Advice from experienced practitioners with diverse backgrounds and experiences in working with teachers offers guidance about ensuring that teacher disciplinary and/or pedagogical content knowledge leads to improved classroom practice. Insights included the following ideas:
- Applying what is learned—Consider where in the professional development sequence to address classroom practice.
- Make the connection—Use student instructional materials and classroom artifacts to help teachers connect their disciplinary mathematics/science content knowledge to its application in teaching practice.
- It’s all in the translation—Be explicit about classroom implications and assist teachers in applying what they are learning to their instruction.
- Check and see—Look to find out if classroom practice is improving.
Practitioner Insights
Professional development often engages teachers in experiences aimed at deepening their disciplinary and/or pedagogical content knowledge. However, enhanced knowledge does not automatically translate to improved classroom practice.

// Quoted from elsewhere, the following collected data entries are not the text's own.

File: src/flat_wrapper.sv
// flat-port wrapper written by rule: the top's interface ports become plain ports
module irq_controller_flat import irq_controller_pkg::*;
#(
  parameter int NUM_IRQ = 8,
  parameter int ID_W = 3,
  parameter logic [NUM_IRQ-1:0] EDGE_MASK = '0
)
  (clk, reset, bus_irq_in, bus_cfg_we, bus_cfg_addr, bus_cfg_wdata, bus_irq_ack, bus_irq_eoi, bus_cfg_rdata, bus_irq_req, bus_irq_id);
  irq_controller_if #(.NUM_IRQ(NUM_IRQ), .ID_W(ID_W)) bus_i ();
  input logic clk;
  input logic reset;
  input wire logic [$bits(bus_i.irq_in)-1:0] bus_irq_in;
  input wire logic [$bits(bus_i.cfg_we)-1:0] bus_cfg_we;
  input wire logic [$bits(bus_i.cfg_addr)-1:0] bus_cfg_addr;
  input wire logic [$bits(bus_i.cfg_wdata)-1:0] bus_cfg_wdata;
  input wire logic [$bits(bus_i.irq_ack)-1:0] bus_irq_ack;
  input wire logic [$bits(bus_i.irq_eoi)-1:0] bus_irq_eoi;
  output wire logic [$bits(bus_i.cfg_rdata)-1:0] bus_cfg_rdata;
  output wire logic [$bits(bus_i.irq_req)-1:0] bus_irq_req;
  output wire logic [$bits(bus_i.irq_id)-1:0] bus_irq_id;
  assign bus_i.irq_in = bus_irq_in;
  assign bus_i.cfg_we = bus_cfg_we;
  assign bus_i.cfg_addr = bus_cfg_addr;
  assign bus_i.cfg_wdata = bus_cfg_wdata;
  assign bus_i.irq_ack = bus_irq_ack;
  assign bus_i.irq_eoi = bus_irq_eoi;
  assign bus_cfg_rdata = bus_i.cfg_rdata;
  assign bus_irq_req = bus_i.irq_req;
  assign bus_irq_id = bus_i.irq_id;
  irq_controller #(.NUM_IRQ(NUM_IRQ), .ID_W(ID_W), .EDGE_MASK(EDGE_MASK)) u_core (.clk(clk), .reset(reset), .bus(bus_i));
endmodule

Programs need to help teachers connect their new mathematics/science disciplinary content and/or pedagogical content knowledge to their work with students.

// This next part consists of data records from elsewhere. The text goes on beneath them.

### src/rtl/multicycle_control_fsm.sv
// multicycle_control_fsm
//   Main control sequencer of the multi-cycle RV32I core. Walks every
//   instruction through fetch/decode/execute/memory/writeback, steers the
//   ALU operand muxes, handshakes with the single shared memory port and
//   resolves BEQ/BNE from the ALU Zero flag. Unsupported opcodes and branch
//   funct3 values park the machine in a sticky TRAP state until reset.
//
//   Optional feature: define MEM_TIMEOUT_EN to bound every memory wait to
//   MEM_TIMEOUT cycles (an expired wait traps). Without the macro the FSM
//   waits on MemReady indefinitely and MEM_TIMEOUT has no effect.
module multicycle_control_fsm #(
  parameter int unsigned MEM_TIMEOUT = 16
) (
  input  logic       clk,
  input  logic       rst_n,
  input  logic       Run,
  input  logic [6:0] Opcode,
  input  logic [2:0] Funct3,
  input  logic       Zero,
  input  logic       MemReady,
  output logic [1:0] ALUOp,
  output logic       ALUSrcA,
  output logic [1:0] ALUSrcB,
  output logic       MemReq,
  output logic       MemWrite,
  output logic       IorD,
  output logic       IRWrite,
  output logic       PCWrite,
  output logic       PCSrc,
  output logic       RegWrite,
  output logic       ResultSrc,
  output logic       InstrDone,
  output logic       Busy,
  output logic       Trap
);

  // Opcode map of the supported instruction classes
  localparam logic [6:0] OP_R      = 7'b0110011;
  localparam logic [6:0] OP_I_ALU  = 7'b0010011;
  localparam logic [6:0] OP_LOAD   = 7'b0000011;
  localparam logic [6:0] OP_STORE  = 7'b0100011;
  localparam logic [6:0] OP_BRANCH = 7'b1100011;

  // Branch funct3 codes
  localparam logic [2:0] F3_BEQ = 3'b000;
  localparam logic [2:0] F3_BNE = 3'b001;

  // ALUOp encodings
  localparam logic [1:0] ALUOP_ADD = 2'b00;
  localparam logic [1:0] ALUOP_BR  = 2'b01;
  localparam logic [1:0] ALUOP_RI  = 2'b10;

  // ALU operand B select encodings
  localparam logic [1:0] SRCB_RS2  = 2'b00;
  localparam logic [1:0] SRCB_FOUR = 2'b01;
  localparam logic [1:0] SRCB_IMM  = 2'b10;

  typedef enum logic [3:0] {
    S_IDLE      = 4'd0,
    S_FETCH     = 4'd1,
    S_DECODE    = 4'd2,
    S_EXEC_ALU  = 4'd3,
    S_WB_ALU    = 4'd4,
    S_EXEC_ADDR = 4'd5,
    S_MEM_RD    = 4'd6,
    S_MEM_WR    = 4'd7,
    S_WB_MEM    = 4'd8,
    S_EXEC_BR   = 4'd9,
    S_TRAP      = 4'd10
  } state_e;

  state_e state_q, state_d;

  // A memory access is waiting whenever an access state sees no MemReady
  logic mem_state;
  logic mem_wait;
  logic timeout_hit;

  assign mem_state = (state_q == S_FETCH) || (state_q == S_MEM_RD) ||
                     (state_q == S_MEM_WR);
  assign mem_wait  = mem_state && !MemReady;

`ifdef MEM_TIMEOUT_EN
  // Wait counter: number of stalled cycles spent on the current access.
  // It returns to zero whenever the FSM is not stalled, so every access
  // state is entered with a clean count.
  logic [7:0] wait_cnt_q, wait_cnt_d;

  // Next wait count: increment while stalled, otherwise clear
  always_comb begin
    wait_cnt_d = 8'd0;
    if (mem_wait) begin
      wait_cnt_d = wait_cnt_q + 8'd1;
    end
  end

  // Wait counter register
  always_ff @(posedge clk or negedge rst_n) begin
    if (!rst_n) begin
      wait_cnt_q <= 8'd0;
    end else begin
      wait_cnt_q <= wait_cnt_d;
    end
  end

  // The stall that would bring the count to MEM_TIMEOUT traps; a MemReady
  // arriving on that same cycle is not a stall and therefore wins.
  assign timeout_hit = mem_wait && (wait_cnt_q == 8'(MEM_TIMEOUT - 1));
`else
  // No watchdog: waits are unbounded and the limit parameter is inert
  logic [7:0] unused_timeout_limit;
  assign unused_timeout_limit = 8'(MEM_TIMEOUT);
  assign timeout_hit          = 1'b0;
`endif

  // Where to go after the last cycle of a retired instruction
  function automatic state_e boundary_next(input logic run);
    return run ? S_FETCH : S_IDLE;
  endfunction

  // State register; async reset lands in IDLE so every output drops at once
  always_ff @(posedge clk or negedge rst_n) begin
    if (!rst_n) begin
      state_q <= S_IDLE;
    end else begin
      state_q <= state_d;
    end
  end

  // Next-state and output decode (Mealy terms on MemReady and Zero)
  always_comb begin
    state_d   = state_q;
    ALUOp     = ALUOP_ADD;
    ALUSrcA   = 1'b0;
    ALUSrcB   = SRCB_RS2;
    MemReq    = 1'b0;
    MemWrite  = 1'b0;
    IorD      = 1'b0;
    IRWrite   = 1'b0;
    PCWrite   = 1'b0;
    PCSrc     = 1'b0;
    RegWrite  = 1'b0;
    ResultSrc = 1'b0;
    InstrDone = 1'b0;
    Busy      = (state_q != S_IDLE) && (state_q != S_TRAP);
    Trap      = (state_q == S_TRAP);

    case (state_q)
      S_IDLE: begin
        if (Run) begin
          state_d = S_FETCH;
        end
      end

      // Instruction read from PC while the ALU forms PC+4
      S_FETCH: begin
        MemReq  = 1'b1;
        IorD    = 1'b0;
        ALUSrcA = 1'b0;
        ALUSrcB = SRCB_FOUR;
        ALUOp   = ALUOP_ADD;
        if (MemReady) begin
          IRWrite = 1'b1;
          PCWrite = 1'b1;
          PCSrc   = 1'b0;
          state_d = S_DECODE;
        end else if (timeout_hit) begin
          state_d = S_TRAP;
        end
      end

      S_DECODE: begin
        case (Opcode)
          OP_R, OP_I_ALU:    state_d = S_EXEC_ALU;
          OP_LOAD, OP_STORE: state_d = S_EXEC_ADDR;
          OP_BRANCH:         state_d = S_EXEC_BR;
          default:           state_d = S_TRAP;
        endcase
      end

      // Register-register uses rs2, register-immediate uses the immediate
      S_EXEC_ALU: begin
        ALUOp   = ALUOP_RI;
        ALUSrcA = 1'b1;
        ALUSrcB = (Opcode == OP_R) ? SRCB_RS2 : SRCB_IMM;
        state_d = S_WB_ALU;
      end

      S_WB_ALU: begin
        RegWrite  = 1'b1;
        ResultSrc = 1'b0;
        InstrDone = 1'b1;
        state_d   = boundary_next(Run);
      end

      // Effective address rs1 + imm for both loads and stores
      S_EXEC_ADDR: begin
        ALUOp   = ALUOP_ADD;
        ALUSrcA = 1'b1;
        ALUSrcB = SRCB_IMM;
        state_d = (Opcode == OP_STORE) ? S_MEM_WR : S_MEM_RD;
      end

      S_MEM_RD: begin
        MemReq = 1'b1;
        IorD   = 1'b1;
        if (MemReady) begin
          state_d = S_WB_MEM;
        end else if (timeout_hit) begin
          state_d = S_TRAP;
        end
      end

      S_WB_MEM: begin
        RegWrite  = 1'b1;
        ResultSrc = 1'b1;
        InstrDone = 1'b1;
        state_d   = boundary_next(Run);
      end

      // A store retires on the cycle memory accepts it
      S_MEM_WR: begin
        MemReq   = 1'b1;
        MemWrite = 1'b1;
        IorD     = 1'b1;
        if (MemReady) begin
          InstrDone = 1'b1;
          state_d   = boundary_next(Run);
        end else if (timeout_hit) begin
          state_d = S_TRAP;
        end
      end

      // rs1 - rs2 drives Zero this cycle; only BEQ/BNE are legal
      S_EXEC_BR: begin
        ALUOp   = ALUOP_BR;
        ALUSrcA = 1'b1;
        ALUSrcB = SRCB_RS2;
        case (Funct3)
          F3_BEQ: begin
            PCWrite   = Zero;
            PCSrc     = Zero;
            InstrDone = 1'b1;
            state_d   = boundary_next(Run);
          end
          F3_BNE: begin
            PCWrite   = !Zero;
            PCSrc     = !Zero;
            InstrDone = 1'b1;
            state_d   = boundary_next(Run);
          end
          default: begin
            state_d = S_TRAP;
          end
        endcase
      end

      // Sticky; only reset leaves this state
      S_TRAP: begin
        state_d = S_TRAP;
      end

      default: begin
        state_d = S_TRAP;
      end
    endcase
  end

endmodule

Experienced practitioners offered insights about increasing the likelihood of improving classroom practice through mathematics/science content-deepening experiences for teachers. After reviewing these insights, you will be provided with opportunities to share your own experiences with increasing the likelihood of improving classroom practice. The information you provide will be analyzed along with the insights and examples from other practitioners as the website is periodically updated.
Applying what is learned—Consider where in the professional development sequence to address classroom practice.
How should connections to the classroom be addressed in programs that are focused on deepening teacher content knowledge? The key idea stressed by experienced program leaders is that teachers need to understand the content in order to teach it. “The bottom line,” said one, “is if you don’t understand the ideas yourself, you have little hope of diagnosing student thinking.”
Some experienced program leaders argue that disciplinary content knowledge needs to be addressed prior to considering classroom implications; teachers cannot apply what they do not know, and it makes little sense to consider student learning of the content before the teachers themselves understand it. In the words of one proponent of this position, “expecting teachers to learn simultaneously the content and gain a better understanding of how the students learn the content is unreasonable.” Said another:
Due to the complexity of teaching and learning, if the goal is to support the development of conceptual understanding, I believe that including a focus on pedagogy will likely function more as side-tracking the conversation rather than supporting the attention to conceptual coherence and connections.
Other experienced program leaders argue that disciplinary content and classroom applications need to be addressed in an integrated fashion—to motivate teachers to engage in the work, to help them consider how to apply what they are learning to their instruction, and to make professional development most efficient.
Teachers often want to see the relevance of what and why they are learning particular content, and that has to do with what their students will be thinking and how their students will be making progress in their thinking. Sometimes, discussions of how we are making progress and what is difficult for us to understand lead naturally to “Well, how does this work for second graders, then?”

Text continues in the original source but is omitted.